What is your Meta-Narrative?

‘me-tə-ner-ə-tiv’ – Concerning or providing information about members of its own category.

All of us have a pre-disposed narrative or understanding about a given topic that we routinely bring to a discussion or investigation. In the practice of Science, this is regularly called the observer-expectancy effect, or observer bias.[1]

In research, experimenter bias occurs when experimenter expectancies regarding the study results bias the research outcome.[2] 

Examples of experimenter bias include conscious or unconscious influences on subject behavior including creation of demand characteristics that influence subjects, and altered or selective recording of experimental results themselves.[3]

Being cultured in cessationism, I learned to bring the cessationist meta-narrative of my understanding of the world around me to my interpretation of the Biblical texts.

How Cessationism Works

The Cessationist observes the world and finds little or no evidence of the miraculous.  Eventually, they settled on their theory: the supernatural does not exist today as it did during the life of Jesus.

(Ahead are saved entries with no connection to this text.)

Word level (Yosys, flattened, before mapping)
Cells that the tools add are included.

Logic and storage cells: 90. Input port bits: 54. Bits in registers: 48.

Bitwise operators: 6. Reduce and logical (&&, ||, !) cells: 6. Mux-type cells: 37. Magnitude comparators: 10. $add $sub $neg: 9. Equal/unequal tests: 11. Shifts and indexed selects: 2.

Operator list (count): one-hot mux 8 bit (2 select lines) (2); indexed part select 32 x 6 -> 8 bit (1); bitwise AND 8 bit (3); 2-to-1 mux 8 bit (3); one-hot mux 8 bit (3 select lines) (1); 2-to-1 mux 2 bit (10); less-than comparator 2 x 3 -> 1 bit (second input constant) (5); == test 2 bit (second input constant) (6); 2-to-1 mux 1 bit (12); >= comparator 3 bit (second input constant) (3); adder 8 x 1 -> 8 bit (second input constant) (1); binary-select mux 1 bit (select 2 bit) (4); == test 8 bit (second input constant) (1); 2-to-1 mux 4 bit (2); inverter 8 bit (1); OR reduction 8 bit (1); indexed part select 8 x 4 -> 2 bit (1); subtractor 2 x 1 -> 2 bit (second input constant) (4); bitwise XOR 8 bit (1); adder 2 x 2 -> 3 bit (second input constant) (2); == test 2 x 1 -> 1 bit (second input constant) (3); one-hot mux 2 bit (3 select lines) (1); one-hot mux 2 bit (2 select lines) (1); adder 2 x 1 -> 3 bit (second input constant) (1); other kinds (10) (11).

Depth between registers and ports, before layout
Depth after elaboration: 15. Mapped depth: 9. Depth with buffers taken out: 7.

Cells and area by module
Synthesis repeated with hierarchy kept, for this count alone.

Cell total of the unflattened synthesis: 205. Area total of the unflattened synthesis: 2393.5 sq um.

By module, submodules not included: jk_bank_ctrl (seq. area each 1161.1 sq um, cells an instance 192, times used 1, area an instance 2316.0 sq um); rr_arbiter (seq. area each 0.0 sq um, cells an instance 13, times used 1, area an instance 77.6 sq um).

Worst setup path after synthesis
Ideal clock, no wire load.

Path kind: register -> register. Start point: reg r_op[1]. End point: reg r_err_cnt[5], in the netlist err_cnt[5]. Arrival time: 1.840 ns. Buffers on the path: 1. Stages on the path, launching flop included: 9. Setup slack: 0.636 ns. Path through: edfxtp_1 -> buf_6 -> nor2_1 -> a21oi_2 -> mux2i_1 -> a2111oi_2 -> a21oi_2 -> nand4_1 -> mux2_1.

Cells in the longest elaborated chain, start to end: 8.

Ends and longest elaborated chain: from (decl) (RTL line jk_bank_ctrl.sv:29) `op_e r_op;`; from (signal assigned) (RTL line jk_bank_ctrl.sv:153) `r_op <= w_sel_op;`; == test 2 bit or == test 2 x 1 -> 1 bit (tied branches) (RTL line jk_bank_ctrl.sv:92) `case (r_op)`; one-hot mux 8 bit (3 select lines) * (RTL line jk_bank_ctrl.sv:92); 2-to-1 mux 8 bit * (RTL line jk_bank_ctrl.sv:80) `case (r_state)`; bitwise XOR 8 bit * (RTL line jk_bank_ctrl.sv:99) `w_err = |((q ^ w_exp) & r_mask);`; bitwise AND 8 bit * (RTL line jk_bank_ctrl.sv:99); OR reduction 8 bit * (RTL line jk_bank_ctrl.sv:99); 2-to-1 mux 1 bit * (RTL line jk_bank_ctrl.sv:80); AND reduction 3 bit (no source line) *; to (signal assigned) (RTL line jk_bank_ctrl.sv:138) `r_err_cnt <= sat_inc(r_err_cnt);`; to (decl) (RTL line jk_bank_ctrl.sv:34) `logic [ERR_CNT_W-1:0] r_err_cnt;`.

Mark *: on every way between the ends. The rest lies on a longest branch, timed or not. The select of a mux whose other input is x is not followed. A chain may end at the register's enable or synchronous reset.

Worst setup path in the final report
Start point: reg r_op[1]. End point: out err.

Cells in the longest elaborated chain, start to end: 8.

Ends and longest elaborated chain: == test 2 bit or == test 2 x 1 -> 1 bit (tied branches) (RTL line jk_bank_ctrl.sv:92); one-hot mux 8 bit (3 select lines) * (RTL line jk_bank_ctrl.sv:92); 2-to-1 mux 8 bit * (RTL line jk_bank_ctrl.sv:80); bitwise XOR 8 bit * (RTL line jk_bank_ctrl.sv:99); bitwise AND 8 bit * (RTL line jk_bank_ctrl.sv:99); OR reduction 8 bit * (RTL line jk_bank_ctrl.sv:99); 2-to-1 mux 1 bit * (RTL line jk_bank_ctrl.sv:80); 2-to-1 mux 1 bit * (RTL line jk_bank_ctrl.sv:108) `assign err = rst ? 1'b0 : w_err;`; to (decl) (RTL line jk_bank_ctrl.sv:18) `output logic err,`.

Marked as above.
===== src/rtl/comb_2_decim.sv =====
// comb_2_decim: decimating second-order comb stage of the incremental-ADC CIC
// decimator. It takes one integrator sample every R clocks and applies
// (1 - z^-1)^2 at that decimated rate. A start pulse clears all history, so
// every conversion begins from zero state, in step with the integrator.
//
// Ports:
//   clk       rising-edge system clock
//   rst       synchronous active-high reset (overrides start)
//   start     conversion start: synchronous clear of counter and history
//   data_in   unsigned integrator output, full rate, WIDTH bits
//   data_out  comb result, unsigned modulo 2^WIDTH, updated on sample edges
//   valid_out one-cycle strobe, high in the cycle after each sample edge
//   settled   high once two or more decimated samples have been taken
module comb_2_decim #(
  parameter int WIDTH = 18,
  parameter int R     = 16
) (
  input  logic             clk,
  input  logic             rst,
  input  logic             start,
  input  logic [WIDTH-1:0] data_in,
  output logic [WIDTH-1:0] data_out,
  output logic             valid_out,
  output logic             settled
);

  localparam int CW = (R > 1) ? $clog2(R) : 1;
  localparam logic [CW-1:0] CNT_LAST = CW'(R - 1);

  logic [CW-1:0]    cnt;
  logic [WIDTH-1:0] x_z, d1_z;
  logic [WIDTH-1:0] d1, d2;
  logic [1:0]       nsamp;
  logic             smp;

  // Plain modular subtraction: the wrap is what makes the CIC correct when
  // the upstream integrator overflows, so no saturation or sign extension.
  always_comb begin
    d1  = data_in - x_z;
    d2  = d1 - d1_z;
    smp = (cnt == CNT_LAST);
  end

  always_ff @(posedge clk) begin
    if (rst || start) begin
      // A sample edge coinciding with start is dropped along with its input.
      cnt       <= '0;
      x_z       <= '0;
      d1_z      <= '0;
      data_out  <= '0;
      valid_out <= 1'b0;
      settled   <= 1'b0;
      nsamp     <= 2'd0;
    end else if (smp) begin
      cnt       <= '0;
      x_z       <= data_in;
      d1_z      <= d1;
      data_out  <= d2;
      valid_out <= 1'b1;
      // nsamp saturates at 2; settled rises with the second sample.
      nsamp     <= (nsamp == 2'd2) ? 2'd2 : nsamp + 2'd1;
      settled   <= (nsamp != 2'd0);
    end else begin
      cnt       <= cnt + 1'b1;
      valid_out <= 1'b0;
    end
  end

endmodule


===== config.mk =====
export PLATFORM = sky130hd
export DESIGN_NAME = comb_2_decim
export DESIGN_NICKNAME = d
export VERILOG_FILES = /design/src/rtl/comb_2_decim.sv
export SDC_FILE = /design/constraint.sdc
export NUM_CORES = 1
export LEC_CHECK = 0
export ABC_AREA = 1
export CORE_ASPECT_RATIO = 1.75
export CORE_MARGIN = 2
export CORE_UTILIZATION = 46
export CTS_BUF_LIST = sky130_fd_sc_hd__clkbuf_8
export CTS_CLUSTER_SIZE = 20
export DETAILED_ROUTE_END_ITERATION = 8
export GPL_TIMING_DRIVEN = 0
export PLACE_DENSITY = 0.76
export SETUP_SLACK_MARGIN = 0.02
export SYNTH_ARGS = -nofsm -noshare
export SYNTH_HDL_FRONTEND = slang
export SYNTH_SLANG_ARGS = --single-unit

===== constraint.sdc =====
create_clock -name clk -period 8 [get_ports clk]
set_clock_uncertainty 0.2 [all_clocks]
set_input_delay 1.6 -clock clk [delete_from_list [all_inputs] [get_ports clk]]
set_output_delay 1.6 -clock clk [all_outputs]
set_load 0.005 [all_outputs]

==> results of run 1 <==
final timing paths:
kind,slack (ns),startpoint,endpoint
max,2.69,data_in[0],data_out[17]$_SDFFE_PP0P_
min,0.25,data_out[8]$_SDFFE_PP0P_,data_out[8]$_SDFFE_PP0P_
max reg2reg,4.14,x_z[0]$_SDFFE_PP0P_,data_out[17]$_SDFFE_PP0P_
min reg2reg,0.25,data_out[8]$_SDFFE_PP0P_,data_out[8]$_SDFFE_PP0P_
power breakdown:
group	total, mW	internal (mW)	switching [mW]	leakage, nW
Combinational	0.141	0.0545	0.0864	1.37
Clock	0.247	0.119	0.128	0.0841
Sequential	0.309	0.309	0.000329	0.499
cell usage after synthesis (4+ instances only):
cell type  instances  area [um2]
a21oi_1           30       150.1
buf_2              7       35.03
clkbuf_1           4       15.01
dfxtp_1           62        1241
ha_1              37       462.9
inv_1             86       322.8
nand2_1          147       551.8
nand3_1           31       155.2
nand4_1            4       25.02
nor2_1            30       112.6
nor3_1             6       30.03
o21ai_0           55       275.3
o21ai_1            4       20.02
o21bai_1           4       30.03
xor2_1            10       87.58
sequential cells by signal, indices dropped and copies added, names as in the netlist:
| name | cells |
|---|---|
| cnt | 4 |
| settled | 1 |
| nsamp | 2 |
| valid_out | 1 |
| x_z | 18 |
| d1_z | 18 |
| data_out | 18 |
cell families after synthesis:
group	share of synthesized area, %
DFF	32.45
AOI/OAI and AO/OA	16.52
and+or+nand+nor	25.16
xor gates and xnor gates	2.977
buffers and inverters	9.748
adders and majority gates	13.15
per-layer routing:
metal	routed length, um	GRT usage, %	part of all wire, %
met2	4718	37.49	53
met4	331	11.11	3.8
met3	252	4.531	2.9
met1	3520	23.15	40
met5	0	0	0
worst max-delay path: cells and delay by family:
kind                     cells  cell delay (ns)
AO/OA/AOI/OAI                1             0.11
buffers and inverters        3             0.57
AND/OR/NAND/NOR             15             2.04
adder cells (fa/ha/maj)      3             1.02
area by class of cell:
type | count | area (um2) | share of cell area, %
plain buffers | 11 | 50.05 | 1.108
clock buffers | 10 | 137.6 | 3.048
clock inverters | 6 | 37.54 | 0.8313
inverters | 86 | 322.8 | 7.149
multi-input cells | 393 | 2211 | 48.96
flip-flops and latches | 62 | 1241 | 27.49
well taps | 92 | 115.1 | 2.549
repair buffers | 40 | 400.4 | 8.867
==> summary.md, run 1 <==
| Metric | Value |
|---|---|
| Status | finished, final reports clean |
| Synth unique cells | 38 |
| EDFF count, synth | 0 |
| Die X | between 70 and 80 um |
| Vias | 3,595 |
| FILL cells | 788 |
| Post-synth net total | 612 |
| Synth Flop Type | dfxtp_1 |
| Final Cycle Share | 66.36% |
| Leak | just under 2 nW |
| Placed Area | 4340 um2 |
| Cells after DPL | around 680 |
| Number of global-route vias before repair | 3,497 |
| CTS Hold Bufs | 0 |
| Site row count | 44 |
| Area of the core | between 8000 and 9000 um2 |
| Hold WS | 0.2495 ns |
| Sequential-to-total area share from yosys stat | between 30% and 40% |
| Final Worst Setup Slack | between 2 and 3 ns |
| Endpoints failing hold | 0 |
| Design Power | 0.6968 mW |
| Reg2Reg Depth | 20 |
| Max-cap check violation count | 0 |
| Max_slew headroom | approximately 64% |
| CP Class | in2reg |
| Vert. Die Dim | between 100 and 150 um |
| CP cell instances | clkdlybuf4s50_1 > inv_1 > ha_1 > fa_1 > nand3b_1 > nand2_1 > nand2_1 > nand2_1 > nand2_1 > nand2_1 > inv_1 > o21bai_2 > nand2_1 > and2_1 > ha_1 > nand2_1 > nor3_1 > nand4_1 > nand3_1 > nand3_1 > nand3_1 > nand2_1 |
| Worst Hold Class | reg2reg |
| Finished Core Util | 55.05% |
| PD cells | approximately 150 nW/um2 |
| CTS tree | yes |
| First-pass GRT wire length | 15,210 um |
| Hold path depth | 2 |
| RSZ-0062 raised after global routing | false |
| Initial Util | 46.63% |
| Crit path DAT | approximately 5.4 ns |
| Max incr delay on CP | 0.46 ns |
| H-tree Lvls | 3 |
| Layout area overhead | 18.06% |
| Fin crit period | about 5.3 ns |
| Cells after synthesis | about 550 |
| Clk buf depth | 2 |
| Final Wtd Congestion | 0.8720 |
| Worst Max-Slew Pin Slew | 0.5350 ns |
| Pre-CTS WS | 2.376 ns |
| Final wirelength | 8823 um |
| Total GRT Usage | a little over a fifth |
| Largest net degree at the start of global routing | 12 |
| Antenna-violating nets left | 0 |
| Ys Warns | 0 |
| Initial antenna violation count | 0 |
| Setup crit start kind | primary input |
| Fin cells | 700 |
| Post-detailed-route DRC marker count | 0 |
| Register bit total from synthesis | 62 |
| CTS buffer count | 9 |
| Max-slew violation count | 0 |
| Ys async rst share | 0% |
| Crit-path max FO | 6 |
| Clock transition at path regs | 0.07 ns |
| Critical path's most frequent cell | nand2_1 |
| Final TNS setup | 0 ns |
| Post-DP HPWL | around 7000 um |
| IO Pins | between 40 and 50 |
| Slowest CP cell | clkdlybuf4s50_1 |
| GR Overflow Total | 0 |
| FMAX | between 150 and 200 MHz |
| Die area | a little over 9000 um2 |
| Resize count post-CTS | 0 |
| WL/cell | approximately 13 um |
| ANT cells | 0 |
| CTS sink count | slightly above 60 |
| Most frequent cells in the layout | nand2_1, inv_1, dfxtp_1, o21ai_0, clkdlybuf4s50_1 |
| Initial DRC Count | a little under 200 |
| Crit path capture type | register |
| Clk Latency, worst-skew pair | ~0.35 ns |
| Most common cell after layout, fill and taps aside | nand2_1 |
| Mapped Area | between 3000 and 4000 um2 |
| CTS root buffer | clkbuf_8 |
| Max IR drop VDD | between 0.08 and 0.09 mV |
| Setup repair bufs after CTS | 0 |
| DR vias/cell | 5.136 |
| Design area | approximately 4500 um2 |
| Router iterations before antenna repair | 4 |
| Share of layout cells above drive strength 1 | under 10% |
| Syn_area_per_cell | 6.929 um2 |
| CP required | approximately 8.1 ns |
| Port Buf Inserts | 40 |
| Net count, final | between 600 and 700 |
| Final setup fails | 0 |
Power figures use the tool's default switching activity.
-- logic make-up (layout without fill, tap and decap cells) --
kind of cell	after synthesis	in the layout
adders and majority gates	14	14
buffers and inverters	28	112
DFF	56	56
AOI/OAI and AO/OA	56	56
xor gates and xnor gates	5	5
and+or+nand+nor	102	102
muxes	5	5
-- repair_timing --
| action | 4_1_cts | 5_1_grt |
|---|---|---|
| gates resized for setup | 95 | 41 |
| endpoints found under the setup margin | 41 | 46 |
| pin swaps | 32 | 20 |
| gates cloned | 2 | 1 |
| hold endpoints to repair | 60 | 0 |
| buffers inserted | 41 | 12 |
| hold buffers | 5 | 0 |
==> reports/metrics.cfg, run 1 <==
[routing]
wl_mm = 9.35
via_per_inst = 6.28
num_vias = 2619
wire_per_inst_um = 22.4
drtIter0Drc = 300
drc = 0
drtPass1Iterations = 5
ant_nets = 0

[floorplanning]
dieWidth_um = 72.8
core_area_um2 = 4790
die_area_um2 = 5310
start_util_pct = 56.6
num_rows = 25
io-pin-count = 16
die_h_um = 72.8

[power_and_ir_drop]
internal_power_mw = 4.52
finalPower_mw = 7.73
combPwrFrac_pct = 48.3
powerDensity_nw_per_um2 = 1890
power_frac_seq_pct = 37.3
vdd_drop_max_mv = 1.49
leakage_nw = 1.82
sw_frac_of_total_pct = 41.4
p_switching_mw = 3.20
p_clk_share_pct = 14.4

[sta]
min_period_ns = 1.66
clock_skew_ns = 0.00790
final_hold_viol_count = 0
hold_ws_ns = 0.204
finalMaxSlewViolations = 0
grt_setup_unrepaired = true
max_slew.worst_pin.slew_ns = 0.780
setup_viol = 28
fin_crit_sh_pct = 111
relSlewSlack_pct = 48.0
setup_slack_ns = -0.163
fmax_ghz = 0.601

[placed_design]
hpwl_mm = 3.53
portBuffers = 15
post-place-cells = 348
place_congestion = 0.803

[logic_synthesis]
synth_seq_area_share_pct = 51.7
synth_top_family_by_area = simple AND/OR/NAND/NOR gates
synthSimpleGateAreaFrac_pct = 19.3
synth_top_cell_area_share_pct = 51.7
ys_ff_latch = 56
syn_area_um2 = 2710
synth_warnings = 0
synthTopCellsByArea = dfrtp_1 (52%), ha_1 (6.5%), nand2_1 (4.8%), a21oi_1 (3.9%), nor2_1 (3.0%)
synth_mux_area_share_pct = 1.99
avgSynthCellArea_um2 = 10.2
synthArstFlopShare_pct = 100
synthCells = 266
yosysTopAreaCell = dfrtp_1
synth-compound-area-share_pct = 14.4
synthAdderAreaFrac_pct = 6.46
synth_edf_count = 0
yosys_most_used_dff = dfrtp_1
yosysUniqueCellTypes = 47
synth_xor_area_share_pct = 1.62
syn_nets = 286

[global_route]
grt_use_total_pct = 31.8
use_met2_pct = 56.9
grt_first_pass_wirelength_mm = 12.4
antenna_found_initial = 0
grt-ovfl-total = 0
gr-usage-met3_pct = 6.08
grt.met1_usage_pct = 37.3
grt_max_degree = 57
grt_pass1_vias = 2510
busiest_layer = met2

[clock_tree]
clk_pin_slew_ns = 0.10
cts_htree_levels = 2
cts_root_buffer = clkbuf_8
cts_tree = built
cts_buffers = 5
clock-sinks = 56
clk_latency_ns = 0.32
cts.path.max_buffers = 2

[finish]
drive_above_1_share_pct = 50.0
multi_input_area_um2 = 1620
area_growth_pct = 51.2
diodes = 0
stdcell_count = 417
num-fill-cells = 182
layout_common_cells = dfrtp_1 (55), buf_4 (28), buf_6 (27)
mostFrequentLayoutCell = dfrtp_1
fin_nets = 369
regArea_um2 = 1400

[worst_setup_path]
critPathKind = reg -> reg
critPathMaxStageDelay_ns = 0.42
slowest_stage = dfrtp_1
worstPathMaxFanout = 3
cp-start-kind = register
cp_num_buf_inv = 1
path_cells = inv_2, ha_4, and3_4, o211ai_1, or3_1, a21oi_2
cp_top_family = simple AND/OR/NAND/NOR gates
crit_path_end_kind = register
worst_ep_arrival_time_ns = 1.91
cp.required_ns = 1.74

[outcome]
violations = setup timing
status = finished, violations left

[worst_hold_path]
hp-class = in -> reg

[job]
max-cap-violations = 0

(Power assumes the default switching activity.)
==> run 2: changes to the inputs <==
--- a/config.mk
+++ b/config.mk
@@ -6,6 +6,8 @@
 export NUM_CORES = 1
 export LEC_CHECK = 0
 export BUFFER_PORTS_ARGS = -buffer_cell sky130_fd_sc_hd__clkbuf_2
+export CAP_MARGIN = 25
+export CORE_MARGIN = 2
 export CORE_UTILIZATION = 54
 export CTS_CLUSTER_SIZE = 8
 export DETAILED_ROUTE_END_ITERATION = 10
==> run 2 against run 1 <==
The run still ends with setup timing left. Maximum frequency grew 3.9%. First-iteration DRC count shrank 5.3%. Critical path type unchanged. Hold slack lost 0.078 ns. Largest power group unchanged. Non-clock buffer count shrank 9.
===== src/rtl/hazard_ctrl.sv =====
// Hazard, forwarding and data-memory wait sequencer for the 5-stage RV32I pipeline.
// Build macro HAZARD_PERF_CNT_EN adds the perf_stall/perf_flush/perf_memwait counters.
module hazard_ctrl #(
    parameter int unsigned MEM_TIMEOUT = 16
) (
    input  logic        clk,
    input  logic        reset,
    input  logic        id_valid,
    input  logic [4:0]  id_rs1,
    input  logic [4:0]  id_rs2,
    input  logic        id_use_rs1,
    input  logic        id_use_rs2,
    input  logic [4:0]  id_rd,
    input  logic        id_regwen,
    input  logic        id_is_load,
    input  logic        ex_redirect,
    input  logic        mem_req,
    input  logic        mem_ready,
    output logic        stall_if,
    output logic        stall_id,
    output logic        bubble_ex,
    output logic        flush_id,
    output logic        freeze,
    output logic [1:0]  fwd_a,
    output logic [1:0]  fwd_b,
`ifdef HAZARD_PERF_CNT_EN
    output logic        mem_err,
    output logic [31:0] perf_stall,
    output logic [31:0] perf_flush,
    output logic [31:0] perf_memwait
`else
    output logic        mem_err
`endif
);

    typedef enum logic [1:0] {
        ST_RUN   = 2'd0,
        ST_WAIT  = 2'd1,
        ST_ERROR = 2'd2
    } state_t;

    localparam logic [7:0] TIMEOUT_CNT = 8'(MEM_TIMEOUT);

    state_t     state_q;
    logic [7:0] wait_cnt_q;
    logic       mem_err_q;

    // Only the EX and MEM producers are consulted; the regfile covers WB by write-before-read.
    logic [4:0] ex_rd_q;
    logic       ex_wen_q;
    logic       ex_load_q;
    logic [4:0] mem_rd_q;
    logic       mem_wen_q;

    logic       load_use;
    logic [3:0] fwd_sel;

    assign load_use = id_valid & ex_load_q & ex_wen_q & (ex_rd_q != 5'd0) &
                      ((id_use_rs1 & (id_rs1 == ex_rd_q)) |
                       (id_use_rs2 & (id_rs2 == ex_rd_q)));

    always_comb begin
        freeze    = 1'b0;
        stall_if  = 1'b0;
        stall_id  = 1'b0;
        bubble_ex = 1'b0;
        flush_id  = 1'b0;
        if (!reset) begin
            case (state_q)
                ST_RUN:   freeze = mem_req & ~mem_ready;
                ST_WAIT:  freeze = ~mem_ready;
                default:  freeze = 1'b1;
            endcase
            if (freeze) begin
                stall_if = 1'b1;
                stall_id = 1'b1;
            end else if (ex_redirect) begin
                flush_id  = 1'b1;
                bubble_ex = 1'b1;
            end else if (load_use) begin
                stall_if  = 1'b1;
                stall_id  = 1'b1;
                bubble_ex = 1'b1;
            end
        end
    end

    always_ff @(posedge clk) begin
        if (reset) begin
            state_q    <= ST_RUN;
            wait_cnt_q <= 8'd0;
            mem_err_q  <= 1'b0;
        end else begin
            case (state_q)
                ST_RUN: begin
                    if (mem_req & ~mem_ready) begin
                        state_q    <= ST_WAIT;
                        wait_cnt_q <= 8'd1;
                    end
                end
                ST_WAIT: begin
                    // A completion in the same cycle as the limit still counts as success.
                    if (mem_ready) begin
                        state_q    <= ST_RUN;
                        wait_cnt_q <= 8'd0;
                    end else if (wait_cnt_q == TIMEOUT_CNT) begin
                        state_q   <= ST_ERROR;
                        mem_err_q <= 1'b1;
                    end else begin
                        wait_cnt_q <= wait_cnt_q + 8'd1;
                    end
                end
                ST_ERROR: begin
                    mem_err_q <= 1'b1;
                end
                default: begin
                    state_q    <= ST_RUN;
                    wait_cnt_q <= 8'd0;
                end
            endcase
        end
    end

    assign mem_err = mem_err_q;

    always_ff @(posedge clk) begin
        if (reset) begin
            ex_rd_q   <= 5'd0;
            ex_wen_q  <= 1'b0;
            ex_load_q <= 1'b0;
            mem_rd_q  <= 5'd0;
            mem_wen_q <= 1'b0;
        end else if (!freeze) begin
            ex_rd_q   <= id_rd;
            ex_wen_q  <= id_valid & id_regwen & ~bubble_ex;
            ex_load_q <= id_valid & id_is_load & ~bubble_ex;
            mem_rd_q  <= ex_rd_q;
            mem_wen_q <= ex_wen_q;
        end
    end

    genvar gi;
    generate
        for (gi = 0; gi < 2; gi++) begin : g_fwd
            logic [4:0] src_rs;
            logic       src_use;
            logic [1:0] sel_d;
            logic [1:0] sel_q;

            assign src_rs  = (gi == 0) ? id_rs1 : id_rs2;
            assign src_use = (gi == 0) ? id_use_rs1 : id_use_rs2;

            // EX is checked before MEM so the youngest producer wins.
            always_comb begin
                sel_d = 2'b00;
                if (src_use && (src_rs != 5'd0)) begin
                    if (ex_wen_q && (src_rs == ex_rd_q)) begin
                        sel_d = 2'b01;
                    end else if (mem_wen_q && (src_rs == mem_rd_q)) begin
                        sel_d = 2'b10;
                    end
                end
            end

            always_ff @(posedge clk) begin
                if (reset) begin
                    sel_q <= 2'b00;
                end else if (!freeze) begin
                    sel_q <= bubble_ex ? 2'b00 : sel_d;
                end
            end

            assign fwd_sel[gi*2 +: 2] = sel_q;
        end
    endgenerate

    assign fwd_a = fwd_sel[1:0];
    assign fwd_b = fwd_sel[3:2];

`ifdef HAZARD_PERF_CNT_EN
    logic [2:0]  perf_inc;
    logic [95:0] perf_all;

    assign perf_inc = {freeze, flush_id, stall_id & bubble_ex};

    generate
        for (gi = 0; gi < 3; gi++) begin : g_perf
            logic [31:0] cnt_q;

            always_ff @(posedge clk) begin
                if (reset) begin
                    cnt_q <= 32'd0;
                end else if ((state_q != ST_ERROR) && perf_inc[gi]) begin
                    cnt_q <= cnt_q + 32'd1;
                end
            end

            assign perf_all[gi*32 +: 32] = cnt_q;
        end
    endgenerate

    assign perf_stall   = perf_all[31:0];
    assign perf_flush   = perf_all[63:32];
    assign perf_memwait = perf_all[95:64];
`endif

endmodule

Then they develop other theories that only the Apostles performed miracles, or perhaps they permit that only the first century Christians performed miracles. Then they need to explain why the miraculous was limited to Jesus and those select few.  So, they invent a thing called authentication: Jesus and the elite few performed the miraculous to authenticate the Messenger (Jesus) and the message (the gospel, or the new covenant)

In other words, they specifically assert that Jesus performed miracles for the primary purpose of authenticating Himself and His ministry, and allowed others to do the same to authenticate the gospel message.

Problems to eliminate

Once you’ve established your meta-narrative, and applied it to your understanding of a given subject, you may have difficulties to eradicate.   

For the King James Only folks, this can be a difficult challenge, which results in a lot of explaining on their behalf.  Their first problem is Mark 16:14-18: 

These signs will accompany those who have believed: in My name they will cast out demons, they will speak with new tongues; they will pick up serpents, and if they drink any deadly poison, it will not hurt them; they will lay hands on the sick, and they will recover.”

They solve this by casting doubt on the scripture itself, asserting that it was likely added in a later century.[4]   The astute thinker will see that this causes a problem with their Biblical inerrancy clause, casting doubt upon their beloved KJV and its veracity.  So the argument shifts from the efficacy of the translation itself to the autographs from which the KJV is derived, those being spuriously referred to as the “Textus Receptus.”[5] 

And the point is …

We all bring preconceived ideas to our table.  However, those ideas may be incompatible with other ideas which then spawn the creation of new doctrines that are generally held in dissonance with higher, or more fundamental truths.

The Effects of a Meta-Narrative

Any good Baptist will assert “the Bible as the sole authority for faith and practice.” They will also assert that their job is to “discover the truth of scripture, not decide the truth of scripture” and that “if the Word of God is our only authority for faith and practice, then the state cannot become a spiritual authority over the affairs of the church or the spiritual lives of individual Christians Faithful Baptist Witness, (pg 12, 2011 ed.)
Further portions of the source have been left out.